Della polemica innescata da qualche primo cittadino circa la priorità data alle strutture di culto, per le quali sono già stati stanziati fondi dalla Regione Campania (2mili0ni e mezzo di euro) e niente ancora per le civili abitazioni, il dr. Palmieri ci risponde molto chiaramente: “Dei fondi già assegnati e di quelli da assegnare certamente l’ass. Cosenza non può intervenire. Penso che la destinazione dei fondi alla popolazione sia un elemento su cui ad oggi nessuno sia in grado di esprimersi“.

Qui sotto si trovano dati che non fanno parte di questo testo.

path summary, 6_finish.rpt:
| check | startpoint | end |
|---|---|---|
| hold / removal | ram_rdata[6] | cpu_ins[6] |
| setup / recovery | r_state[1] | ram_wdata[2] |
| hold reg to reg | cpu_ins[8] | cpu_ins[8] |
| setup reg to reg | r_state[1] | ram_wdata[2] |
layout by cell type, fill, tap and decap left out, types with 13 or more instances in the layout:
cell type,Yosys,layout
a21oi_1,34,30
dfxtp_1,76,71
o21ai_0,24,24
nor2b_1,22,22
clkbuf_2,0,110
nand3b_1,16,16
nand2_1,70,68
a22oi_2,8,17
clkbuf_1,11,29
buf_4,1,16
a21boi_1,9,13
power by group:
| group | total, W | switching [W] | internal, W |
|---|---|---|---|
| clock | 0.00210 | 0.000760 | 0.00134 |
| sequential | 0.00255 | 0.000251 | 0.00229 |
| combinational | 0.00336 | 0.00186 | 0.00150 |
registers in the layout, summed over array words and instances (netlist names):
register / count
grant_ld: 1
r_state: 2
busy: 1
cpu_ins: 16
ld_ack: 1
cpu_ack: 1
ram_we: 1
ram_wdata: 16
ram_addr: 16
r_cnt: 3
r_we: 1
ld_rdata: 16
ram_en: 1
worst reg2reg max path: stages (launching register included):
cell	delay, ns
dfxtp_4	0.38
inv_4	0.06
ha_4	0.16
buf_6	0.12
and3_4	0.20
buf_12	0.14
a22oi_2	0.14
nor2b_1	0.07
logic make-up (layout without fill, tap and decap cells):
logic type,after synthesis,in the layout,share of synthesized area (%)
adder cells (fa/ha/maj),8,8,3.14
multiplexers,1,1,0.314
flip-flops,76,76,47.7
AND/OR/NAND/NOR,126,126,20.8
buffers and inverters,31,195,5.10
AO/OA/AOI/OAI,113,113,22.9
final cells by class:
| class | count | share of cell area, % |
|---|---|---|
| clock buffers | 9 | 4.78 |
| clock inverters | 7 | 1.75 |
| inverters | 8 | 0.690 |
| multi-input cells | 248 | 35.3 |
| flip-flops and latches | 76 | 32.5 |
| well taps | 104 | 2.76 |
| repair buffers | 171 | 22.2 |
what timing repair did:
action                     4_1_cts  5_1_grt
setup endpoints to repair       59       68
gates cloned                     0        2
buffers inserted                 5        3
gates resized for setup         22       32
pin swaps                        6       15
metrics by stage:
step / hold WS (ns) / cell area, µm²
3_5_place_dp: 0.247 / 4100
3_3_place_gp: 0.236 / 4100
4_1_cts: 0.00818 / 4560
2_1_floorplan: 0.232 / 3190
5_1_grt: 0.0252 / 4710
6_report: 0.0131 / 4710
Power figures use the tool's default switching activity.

I Sindaci con una nota congiunta si sono attivati per chiedere lo stato di emergenza, una missima inviata alla Presidenza del Consiglio dei Ministri, della Regione Campania e della Provincia di Caserta. “Di questo fatto noi non sappiamo se la Regione Campania questa nota la fa propria e, se lo fa, non sappiamo se il Ministero della Protezione civile dia poi i soldi“.
Come si può tranquillizzare la popolazione sugli eventi sismici che non hanno smesso di verificarsi fin dalla prima forte scossa del 29 dicembre scorso? “Per tranquillizzare la popolazione possiamo dire che fin dal primo giorno, nell’incontro con l’ass. Cosenza, che ha avuto un ruolo primario anche nel caso della scossa a l’Aquila, ci ha sempre detto che le frequenze dello sciame sismico sono da libro, nel senso che lo sciame segue uno schema predeterminato. Ora tutto sta nel capire se l’evento del 29 dicembre scorso sia l’evento principale: se è così, allora tutte le successive ed ulteriori scosse sono naturali eventi di assestamento, e si può dire che più ci si allontana dall’evento principale e più possiamo stare tranquilli”.
Ma se l’evento del 29 dicembre 2013 non fosse l’evento principale? “Allora si sposta tutta la dinamica. Anche all’Aquila la prima scossa non fu la più forte, ma ripeto, in questo caso si sposta tutta la dinamica. Comunque dal punto di vista sismico c’è grande tranquillità: quello che c’è da dire, invce, che purtroppo questa zona è una zona a forte vocazione sismica”.